Best known for her pioneering work in the discovery of CRISPR, Jennifer Doudna, PhD, professor at the University of California, Berkeley, doesn’t stop or, it seems, even slow down. As of yesterday morning, Doudna can add “accept Nobel Prize” to her to-do list as she, along with Emmanuelle Charpentier, PhD, was awarded the 2020 Nobel Prize in Chemistry. “Start a new company” seems to repeatedly make its way onto her to-do list as well, as she has successfully started multiple CRISPR-based startups including Caribou Biosciences, Editas Medicine, and Mammoth Biosciences. This week, another Doudna lab spin out, Scribe Therapeutics, came out of stealth mode to announce their plans to build a platform for CRISPR-based genetic medicine with news of a new Biogen collaboration to create therapeutics for genetically-driven ALS.

An illustration of Scribe engineering its XE technology. [Scribe Therapeutics]
Scribe’s platform is focused on engineering, delivering, and developing novel, custom CRISPR molecules. The company’s first technology, X-Editing (XE), provides greater editing activity, specificity, and deliverability than other CRISPR genome editing tools currently available.
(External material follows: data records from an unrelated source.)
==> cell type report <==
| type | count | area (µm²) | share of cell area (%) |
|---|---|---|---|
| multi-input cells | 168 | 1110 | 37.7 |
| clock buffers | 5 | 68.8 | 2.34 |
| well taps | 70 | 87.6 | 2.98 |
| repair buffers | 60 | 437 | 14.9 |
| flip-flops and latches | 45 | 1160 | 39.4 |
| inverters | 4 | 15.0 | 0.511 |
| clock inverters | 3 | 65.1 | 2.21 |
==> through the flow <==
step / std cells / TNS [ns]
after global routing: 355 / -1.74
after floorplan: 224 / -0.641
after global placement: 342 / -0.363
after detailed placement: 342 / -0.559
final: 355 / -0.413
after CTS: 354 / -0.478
<file path="config.mk">
export PLATFORM = sky130hd
export DESIGN_NAME = counter_game_referee
export DESIGN_NICKNAME = d
export VERILOG_FILES = /design/src/rtl/counter_game_pkg.sv /design/src/rtl/counter_game_referee_sat_tally.sv /design/src/rtl/counter_game_referee.sv
export SDC_FILE = /design/constraint.sdc
export NUM_CORES = 1
export LEC_CHECK = 0
export ABC_CLOCK_PERIOD_IN_PS = 5830
export CAP_MARGIN = 0
export CORE_MARGIN = 3
export CORE_UTILIZATION = 51
export DETAILED_ROUTE_END_ITERATION = 6
export PLACE_DENSITY = 0.94
export SLEW_MARGIN = 30
export SYNTH_ARGS = -nofsm -noshare
export SYNTH_HDL_FRONTEND = slang
export SYNTH_SLANG_ARGS = --single-unit
</file>
<file path="constraint.sdc">
create_clock -name clk -period 5.83 [get_ports clk]
set_input_delay 0.8745 -clock clk [delete_from_list [all_inputs] [get_ports clk]]
set_output_delay 0.8745 -clock clk [all_outputs]
set_load 0.1 [all_outputs]
</file>
<file path="config.mk">
export PLATFORM = sky130hd
export DESIGN_NAME = spi_peripheral
export DESIGN_NICKNAME = d
export VERILOG_FILES = /design/src/rtl/spi_peripheral.sv
export SDC_FILE = /design/constraint.sdc
export NUM_CORES = 1
export LEC_CHECK = 0
export CORE_MARGIN = 5
export CORE_UTILIZATION = 55
export DETAILED_ROUTE_END_ITERATION = 8
export PLACE_DENSITY = 0.76
export SYNTH_ARGS = -nofsm -noshare
export SYNTH_HDL_FRONTEND = slang
export SYNTH_SLANG_ARGS = --single-unit
</file>
<file path="constraint.sdc">
create_clock -name CLK -period 3.4 [get_ports CLK]
set_input_delay 0.51 -clock CLK [delete_from_list [all_inputs] [get_ports CLK]]
set_output_delay 0.51 -clock CLK [all_outputs]
set_load 0.05 [all_outputs]
</file>
<file path="src/rtl/spi_peripheral.sv">
// spi_peripheral: SPI mode-0 peripheral with a small register map and a
// sample FIFO readable as a byte stream.
//
// Ports:
//   CLK, RST                  system clock, synchronous active-high reset
//   CS, SCLK, MOSI            SPI inputs (asynchronous to CLK)
//   MISO                      SPI data out, MSB first
//   X_DATA, Y_DATA, Z_DATA    live axis values at 0x08/0x09/0x0A
//   FIFO_WR, FIFO_DIN         sample FIFO push strobe and data
//   FIFO_FULL, FIFO_EMPTY     registered FIFO status
//   WR_VALID, WR_ADDR, WR_DATA one-CLK pulse per register byte written
//
// Instructions: 0x0B read, 0x0A write (both followed by an address byte,
// then a data burst with auto-incrementing pointer), 0x0D FIFO stream.
`timescale 1ns/1ps

module spi_peripheral #(
   parameter int FIFO_DEPTH = 8
) (
   input  logic       CLK,
   input  logic       RST,
   input  logic       CS,
   input  logic       SCLK,
   input  logic       MOSI,
   input  logic [7:0] X_DATA,
   input  logic [7:0] Y_DATA,
   input  logic [7:0] Z_DATA,
   input  logic       FIFO_WR,
   input  logic [7:0] FIFO_DIN,
   output logic       MISO,
   output logic       FIFO_FULL,
   output logic       FIFO_EMPTY,
   output logic       WR_VALID,
   output logic [7:0] WR_ADDR,
   output logic [7:0] WR_DATA
);

   localparam int PW = $clog2(FIFO_DEPTH);
   localparam int CW = PW + 1;

   typedef enum logic [2:0] {
      ST_IDLE,
      ST_INSTR,
      ST_ADDR,
      ST_RDATA,
      ST_WDATA,
      ST_FIFO,
      ST_IGNORE
   } state_t;

   // synchronizers and edge detection
   logic cs_m, cs_s, cs_d;
   logic sclk_m, sclk_s, sclk_d;
   logic mosi_m, mosi_s;

   // protocol state
   state_t      state;
   logic [2:0]  bit_cnt;
   logic [7:0]  shift_in;
   logic [7:0]  addr_ptr;
   logic [7:0]  tx_sr;
   logic        op_write;
   logic [1:0]  settle;
   logic        armed;
   logic [7:0]  regs [16];

   // FIFO
   logic [7:0]    mem [FIFO_DEPTH];
   logic [PW-1:0] wr_ptr, rd_ptr;
   logic [CW-1:0] count, count_next;
   logic          push_ok, pop_ok, pop_req;
   logic [7:0]    fifo_head;

   logic       sclk_rise, sclk_fall, cs_fall, byte_done;
   logic [7:0] rx_byte;
   logic [7:0] rd_addr, rd_byte;

   always_ff @(posedge CLK) begin
      if (RST) begin
         cs_m   <= 1'b1;
         cs_s   <= 1'b1;
         cs_d   <= 1'b1;
         sclk_m <= 1'b0;
         sclk_s <= 1'b0;
         sclk_d <= 1'b0;
         mosi_m <= 1'b0;
         mosi_s <= 1'b0;
      end else begin
         cs_m   <= CS;
         cs_s   <= cs_m;
         cs_d   <= cs_s;
         sclk_m <= SCLK;
         sclk_s <= sclk_m;
         sclk_d <= sclk_s;
         mosi_m <= MOSI;
         mosi_s <= mosi_m;
      end
   end

   assign sclk_rise = sclk_s & ~sclk_d;
   assign sclk_fall = ~sclk_s & sclk_d;
   assign cs_fall   = cs_d & ~cs_s;
   assign byte_done = sclk_rise & (bit_cnt == 3'd7);
   assign rx_byte   = {shift_in[6:0], mosi_s};

   // Address just received is used for the first read byte; the pointer after.
   always_comb begin
      rd_addr = (state == ST_ADDR) ? rx_byte : addr_ptr;
      rd_byte = '0;
      case (rd_addr)
         8'h00:   rd_byte = 8'hAD;
         8'h08:   rd_byte = X_DATA;
         8'h09:   rd_byte = Y_DATA;
         8'h0A:   rd_byte = Z_DATA;
         default: if (rd_addr[7:4] == 4'h2) rd_byte = regs[rd_addr[3:0]];
      endcase
   end

   assign pop_req = byte_done & ~cs_s &
                    (((state == ST_INSTR) && (rx_byte == 8'h0D)) || (state == ST_FIFO));
   assign pop_ok    = pop_req && (count != '0);
   assign push_ok   = FIFO_WR && ((count != CW'(FIFO_DEPTH)) || pop_ok);
   assign fifo_head = (count != '0) ? mem[rd_ptr] : '0;

   always_comb begin
      count_next = count;
      if (push_ok && !pop_ok)
         count_next = count + CW'(1);
      else if (!push_ok && pop_ok)
         count_next = count - CW'(1);
   end

   always_ff @(posedge CLK) begin
      if (push_ok)
         mem[wr_ptr] <= FIFO_DIN;
   end

   always_ff @(posedge CLK) begin
      if (RST) begin
         wr_ptr     <= '0;
         rd_ptr     <= '0;
         count      <= '0;
         FIFO_FULL  <= 1'b0;
         FIFO_EMPTY <= 1'b1;
      end else begin
         if (push_ok) wr_ptr <= wr_ptr + PW'(1);
         if (pop_ok)  rd_ptr <= rd_ptr + PW'(1);
         count      <= count_next;
         FIFO_FULL  <= (count_next == CW'(FIFO_DEPTH));
         FIFO_EMPTY <= (count_next == '0);
      end
   end

   // After reset the CS synchronizer reads high regardless of the pin, so a
   // transaction is only accepted once CS has been genuinely seen high.
   always_ff @(posedge CLK) begin
      if (RST) begin
         state    <= ST_IDLE;
         bit_cnt  <= '0;
         shift_in <= '0;
         addr_ptr <= '0;
         tx_sr    <= '0;
         op_write <= 1'b0;
         settle   <= '0;
         armed    <= 1'b0;
         MISO     <= 1'b0;
         WR_VALID <= 1'b0;
         WR_ADDR  <= '0;
         WR_DATA  <= '0;
         for (int unsigned i = 0; i < 16; i++)
            regs[i] <= '0;
      end else begin
         WR_VALID <= 1'b0;
         if (settle != 2'd2)
            settle <= settle + 2'd1;
         else if (cs_s)
            armed <= 1'b1;

         if (cs_s) begin
            state <= ST_IDLE;
            MISO  <= 1'b0;
         end else begin
            case (state)
               ST_IDLE: begin
                  MISO <= 1'b0;
                  if (armed && cs_fall) begin
                     state   <= ST_INSTR;
                     bit_cnt <= '0;
                  end
               end
               default: begin
                  if (sclk_rise) begin
                     shift_in <= rx_byte;
                     bit_cnt  <= bit_cnt + 3'd1;
                  end
                  if (byte_done) begin
                     case (state)
                        ST_INSTR: begin
                           case (rx_byte)
                              8'h0B: begin
                                 state    <= ST_ADDR;
                                 op_write <= 1'b0;
                              end
                              8'h0A: begin
                                 state    <= ST_ADDR;
                                 op_write <= 1'b1;
                              end
                              8'h0D: begin
                                 state <= ST_FIFO;
                                 tx_sr <= fifo_head;
                              end
                              default: state <= ST_IGNORE;
                           endcase
                        end
                        ST_ADDR: begin
                           if (op_write) begin
                              state    <= ST_WDATA;
                              addr_ptr <= rx_byte;
                           end else begin
                              state    <= ST_RDATA;
                              tx_sr    <= rd_byte;
                              addr_ptr <= rx_byte + 8'd1;
                           end
                        end
                        ST_RDATA: begin
                           tx_sr    <= rd_byte;
                           addr_ptr <= addr_ptr + 8'd1;
                        end
                        ST_WDATA: begin
                           if (addr_ptr[7:4] == 4'h2)
                              regs[addr_ptr[3:0]] <= rx_byte;
                           WR_VALID <= 1'b1;
                           WR_ADDR  <= addr_ptr;
                           WR_DATA  <= rx_byte;
                           addr_ptr <= addr_ptr + 8'd1;
                        end
                        ST_FIFO: tx_sr <= fifo_head;
                        default: ;
                     endcase
                  end
                  if ((state == ST_RDATA) || (state == ST_FIFO)) begin
                     if (sclk_fall) begin
                        MISO  <= tx_sr[7];
                        tx_sr <= {tx_sr[6:0], 1'b0};
                     end
                  end else begin
                     MISO <= 1'b0;
                  end
               end
            endcase
         end
      end
   end

endmodule

</file>
* Word-level counts from Yosys, hierarchy flattened
Memory sizes are Yosys's and may differ from the RTL's. A register that Yosys moved wholly into a read port is not among the register bits.
Cells that the tools add are included.
** Storage, ports and cells
- Register bits :: 71
- Bits in writable memories :: 192
- Input port bits :: 38
- Word-level logic and storage cells :: 141
- Memories kept :: 2
** Memories
- regs :: words 16, width 8, read ports 1, clocked after Yosys merged registers in 0, wr ports 16, RTL line 65 : logic [7:0] regs [16];
- mem :: words 8, width 8, read ports 1, clocked after Yosys merged registers in 1, wr ports 1, RTL line 68 : logic [7:0] mem [FIFO_DEPTH];
** Cells by class
- $add $sub $neg :: 8
- Equal/unequal tests :: 18
- Mux-type cells :: 41
- Bitwise logic cells :: 13
- Reductions and logical operators :: 34
** Operators with widths (number)
- $mux 8 :: 10
- $pmux 8 s4 :: 2
- $eq 8x4->1 const B :: 6
- $mux 3 :: 9
- $add 8x1->8 const B :: 2
- $pmux 8 s2 :: 1
- $mux 1 :: 13
- $mux 4 :: 3
- $pmux 3 s2 :: 2
- $add 3x1->3 const B :: 3
- $eq 3x3->1 const B :: 3
- $reduce_and 3->1 :: 3
- $eq 4x2->1 const B :: 2
- $logic_not 8->1 :: 1
- $reduce_and 4->1 :: 2
- $reduce_bool 2->1 :: 4
- $reduce_or 4->1 :: 2
- $reduce_or 8->1 :: 1
- $not 1->1 :: 7
- $and 1x1->1 :: 6
- $eq 3x2->1 const B :: 2
- $logic_and 1x1->1 :: 6
- $reduce_or 2->1 :: 3
- $reduce_and 5->1 :: 1
- other kinds (15) :: 20

* Depth between registers and ports, before layout
- Word-level depth :: 13
- Mapped depth :: 11
- Gate-level depth less buffers :: 9

* Worst setup path after synthesis
No wires, ideal clock.
- Path type :: flip-flop to flip-flop
- Start :: reg shift_in[0]
- End :: mem mem[0][0] (enable)
- Setup time :: 0.395 ns
- Data arrival time :: 3.005 ns
- Required time :: 3.005 ns
- Path slack :: 0.000 ns
- Stages on the path, launching flop included :: 9
- Period minus slack after synthesis :: 3.400 ns
- Path through :: dfxtp_1 -> clkbuf_1 -> clkinv_1 -> clkbuf_1 -> ha_1 -> a41oi_1 -> nor3_1 -> o21ai_0 -> nor4_1
** Between the ends
- Longest elaborated chain between the ends :: 9
** RTL lines
- start, declared :: RTL line 59 : logic [7:0] shift_in;
- start signal, assigned :: RTL line 193 : shift_in <= rx_byte;
- $eq 8x4->1 :: RTL line 120 : (((state == ST_INSTR) && (rx_byte == 8'h0D)) || (state == ST_FIFO));
- $logic_and 1x1->1 :: RTL line 120
- $logic_or 1x1->1 :: RTL line 120
- $and 1x1->1 :: RTL line 119 : assign pop_req = byte_done & ~cs_s &
- $logic_and 1x1->1 :: RTL line 121 : assign pop_ok = pop_req && (count != '0);
- $logic_or 1x1->1 :: RTL line 122 : assign push_ok = FIFO_WR && ((count != CW'(FIFO_DEPTH)) || pop_ok);
- $logic_and 1x1->1 :: RTL line 122
- $mux 1 :: RTL line 134 : if (push_ok)
- $mux 1 (not written as such) :: RTL line 135 : mem[wr_ptr] <= FIFO_DIN;
- end, declared :: RTL line 68
No other way between the ends.

* Worst setup path after layout
- Start :: reg bit_cnt[0]
- End :: reg tx_sr[2]
** Between the ends
- Longest elaborated chain between the ends :: 5
** RTL lines
- start, declared :: RTL line 58 : logic [2:0] bit_cnt;
- start signal, assigned :: RTL line 194 : bit_cnt <= bit_cnt + 3'd1;
- $eq 3x3->1 (*) :: RTL line 103 : assign byte_done = sclk_rise & (bit_cnt == 3'd7);
- $and 1x1->1 (*) :: RTL line 103
- $mux 8 (*) :: RTL line 196 : if (byte_done) begin
- $mux 8 :: RTL line 242 : if (sclk_fall) begin
- $mux 8 (*) :: RTL line 241 : if ((state == ST_RDATA) || (state == ST_FIFO)) begin
- end signal, assigned :: RTL line 210 : tx_sr <= fifo_head;
- end signal, assigned :: RTL line 237 : ST_FIFO: tx_sr <= fifo_head;
- end signal, assigned :: RTL line 244 : tx_sr <= {tx_sr[6:0], 1'b0};
- end, declared :: RTL line 61 : logic [7:0] tx_sr;
Every way passes the cells marked *; elsewhere a longest branch is shown, timed or not.
A chain may end at the register's enable or synchronous reset.

==> reports/results.txt <==
Design Area, Final - 15,080 um2
Critical Path Source Type - register
Placed inst area - 14,020 um2
Area leader, netlist - edfxtp_1
FMAX - 322.8 MHz
# Post-CTS Setup Buffers - 0
Place WS - 358.1 ps
Hold Path Class - primary input to register
Mux contribution to synthesized area - 7.948%
Seq/Total Area, Yosys - 56.70%
Crit Path Class - register to register
Commonest cells in the netlist - 192 x edfxtp_1, 90 x nand2_1, 82 x and2_1
Adder-Cell Fraction of Synth Area - 1.527%
Yosys warning total - 0
Final period utilization - 91.13%
GRT Total Usage - 26.55%
Slew @ Worst Pin - 1138 ps
Number of I/O port buffers - 57
TNS Setup - 0 ps
CTS sink count - 266
Later-pin clock latency in the skew report - 550 ps
Area added between synthesis and finish - 17.96%
Outcome - finished, final reports clean
Setup repair after global routing missed its margin - false
Post-DRT Antenna Nets - 0
Post-DP HPWL - 24.60 mm
CTS clk-pin slew, worst paths - 60 ps
Fin. Hold Viols - 0
Num CTS Buffers - 28
Via density - 6.213
Share of cells above drive strength 1 - 13.91%
Clk_skew - 15.19 ps
Period minus WS final - 3098 ps
Total Power - 7.320 mW
Root Buffer - clkbuf_16
Unique masters post-synth - 74
Chip height - 162.5 um
Vias post-DR - 9,674
First-pass GRT wire length - 54.61 mm
N_diodes - 0
Slew headroom - 23.33%
P_leak - 5.226 nW
EDFF count, synth - 192
Register bit total from synthesis - 266
Drt initial violations - 1,046
Post-synthesis xor/xnor area fraction - 0.9593%
CP Capture Type - register
Total core area - 22,780 um2
Wire per inst - 22.42 um
PnR worst setup slack - 301.7 ps
Max-slew violation count - 0
Antenna violations before repair - 0
Main combinational cell family by area after synthesis - simple AND/OR/NAND/NOR gates
# nets final - 1,274
Main synth FF type - edfxtp_1
Worst EP required - 3840 ps
Maximum vdd ir drop - 385.4 uV
Compound-Gate Fraction of Synth Area - 11.94%
Finished Core Util - 66.20%
Area contributors post-synth - edfxtp_1 45%, dfxtp_1 12%, mux2i_1 4.1%
Cts repair resizes - 0
Largest net degree at the start of global routing - 57
H-tree depth - 1
Most frequent cell after synthesis - edfxtp_1
Post-Syn Instances - 1,143
First drt pass iteration count - 6
Final wirelength - 34.92 mm
Async set-reset flop share out of synthesis - 0%
Vias in the first global route - 9,497
TritonCTS clock tree - built
Finish-stage setup viols - 0
Mapped Area - 12,780 um2
DRC - 0
Initial core utilization - 56.12%
Gr ovfl total - 0
Max Cap Violations - 0
Critical Path Fanout Max - 9
Hold buffer count at cts - 0
FP Rows - 55
Worst EP arrival - 3540 ps
CTS max path bufs - 3
Mean Syn Cell Area - 11.18 um2
Routability cong. - 0.9689
Total die area - 26,390 um2
IO Pins - 58
Area share of the largest cell type after synthesis - 45.11%
Simple-gate share of the synthesized area - 17.11%
Net Count, Synth - 1,195
Power per cell area - 485.5 nW/um2
Die width - 162.5 um
## layout make-up
type,count,area [um2]
fill,1672,7700
sequential,266,7247
multi-input combinational,756,5066
timing repair buffer,135,1189
clock buffer,39,823.3
tap,313,391.6
clock inverter,13,230.2
inverter,35,131.4
## path summary, 6_finish.rpt
check                          start                     to  slack, ps  cells past startpoint
max reg2reg  bit_cnt[0]$_SDFFE_PP0P_  tx_sr[2]$_SDFFE_PP0P_        300                      9
min reg2reg          cs_m$_SDFF_PP1_        cs_s$_SDFF_PP1_        440                      1
max          bit_cnt[0]$_SDFFE_PP0P_  tx_sr[2]$_SDFFE_PP0P_        300                      9
min                              RST    count[2]$_SDFF_PP0_        420                      3
## state kept, by name (all words and copies together), names as in the netlist, 2 cells and up, named ones only
name      flops
state         3
shift_in      7
WR_DATA       8
rd_ptr        3
count         4
regs        128
WR_ADDR       8
tx_sr         8
bit_cnt       3
addr_ptr      8
mem          64
wr_ptr        3
settle        2
## layout by cell type (no fill, tap or decap), drive strengths merged, types with 5 or more instances in the layout
cell type and instances:
nand3b 5, a2111oi 9, mux2i 52, o21a 6
o21ai 41, clkinv 8, a31oi 11, ha 14
and2 82, bufinv 6, nand2 90, a221oi 8
inv 32, nor4 18, nor2 67, o31ai 6
mux4 18, o221ai 5, and3 5, o221a 5
clkbuf 39, o2bb2ai 5, xor2 6, xnor2 8
or2 12, a211oi 32, nor2b 13, mux2 8
a21oi 55, nand2b 13, buf 79, edfxtp 192
a22oi 6, dfxtp 74, clkdlybuf4s50 56, nand4 6
nor3 61, nand3 31, a21o 6
## kinds of logic after synthesis
kind of cell,Yosys count
compound gates,226
xor+xnor,14
fa+ha+maj,16
buf+inv,121
simple gates,422
flops,266
mux,78
## worst max-delay path: stages (launching register included)
cell	delay, ps
dfxtp_1	350
ha_1	150
ha_1	160
nand3b_1	140
buf_4	190
a21oi_1	500
o21ai_0	420
a2111oi_0	650
o31ai_1	250
o2bb2ai_1	180
## layer usage
| layer | global-route usage (%) | up-vias | part of all wire, % |
|---|---|---|---|
| met5 | 0 | - | 0 |
| met1 | 36.92 | 4599 | 41 |
| met2 | 40.74 | 561 | 44 |
| li1 | - | 4420 | - |
| met3 | 6.935 | 94 | 11 |
| met4 | 9.266 | 0 | 3.8 |
## power breakdown
group	internal [mW]	total, mW	switching [mW]
clock network	2.14	3.41	1.26
logic	0.128	0.298	0.170
registers	3.56	3.61	0.0491
total	5.84	7.32	1.48
## stage by stage
| step | hold slack (ps) | cells |
|---|---|---|
| floorplan | 389.5 | 1143 |
| global placement | 397.9 | 1505 |
| detailed placement | 399.1 | 1505 |
| CTS | 390.1 | 1557 |
| global route | 407.8 | 1557 |
| finish | 416.7 | 1557 |
Power figures use the tool's default switching activity.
“Scribe’s technology and long-term engineering approach can help establish CRISPR-based therapies as a new standard of clinical care and expand access to groundbreaking treatments that will impact millions of lives,” said Doudna.

Under the terms of the collaboration, Scribe—with under 25 employees—will work with Biogen to create therapeutics for genetically-driven ALS, with an option to pursue an additional neurological disease target with high, unmet need. Scribe will receive $15 million upfront and is eligible for more than $400 million in potential development and commercial milestone payments between the two targets of interest.

At the center of Scribe sits the CasX enzyme, discovered in the Doudna lab in February 2019. This relative of Cas9 has multiple properties that make it an attractive cornerstone to building a gene editing company. The enzyme is active, specific, and small. In fact, it is smaller than the smallest Cas9, which makes it able to fit into delivery systems such as AAV vectors. According to LinkedIn, AAV delivery is a direction Scribe is heading in as they are currently looking for an AAV specialist to work closely with a core engineering team to “creatively design, rapidly build, and efficiently screen AAV vectors for the optimal delivery of genome editing tools to CNS tissues.”

“Much like diverse CRISPR-Cas systems occur widely in nature,” noted Rodolphe Barrangou, PhD, professor in the department of food, bioprocessing, and nutrition sciences, North Carolina State University,  “a variety of Cas effectors can be used by various co-existing CRISPR start-ups that harness different flavors of these amazing molecular machines.” In this case, the biochemistry driving targeting and cleavage has the advantage of generating nicks, rather than breaks, and the smaller size of these effectors enables easier packaging for delivery.

Co-founder and vp of platform Brett Staahl, PhD, (left) and co-founder and CEO Benjamin Oakes, PhD, (right). [Scribe Therapeutics]
The intent to build tools “sets Scribe apart,” asserted Scribe’s CEO and co-founder, Ben Oakes, PhD—a former Doudna graduate student who was co-mentored by David Savage, PhD, associate professor of biochemistry, biophysics, and structural biology, while at Berekley.

Oakes noted Savage’s insights on engineering from a topological perspective, coupled with his own engineering experience, are what drives how they approach making better molecules.

Oakes tells GEN that they are not satisfied with using CasX as it is and are working to reengineer it so that it could be a therapeutic. Instead of starting from the limitations that a Cas enzyme holds, and figuring out what can be done, Oakes said that they want to move from discovery to design without those limitations. To do that they consider CasX to be a trunk that they are branching off of and have already taken over 100 steps in sequence space away from the original molecule.

With Scribe, the trend of Doudna lab alumni being given a chance to creatively pursue business interests outside of the lab continues. Doudna’s supportive leadership, according to Oakes, is a contributing factor to Scribe’s getting off the ground. And, if her support of young entrepreneurs shares even a fraction of the success she has achieved in her other endeavors, Scribe will be curing diseases in no time.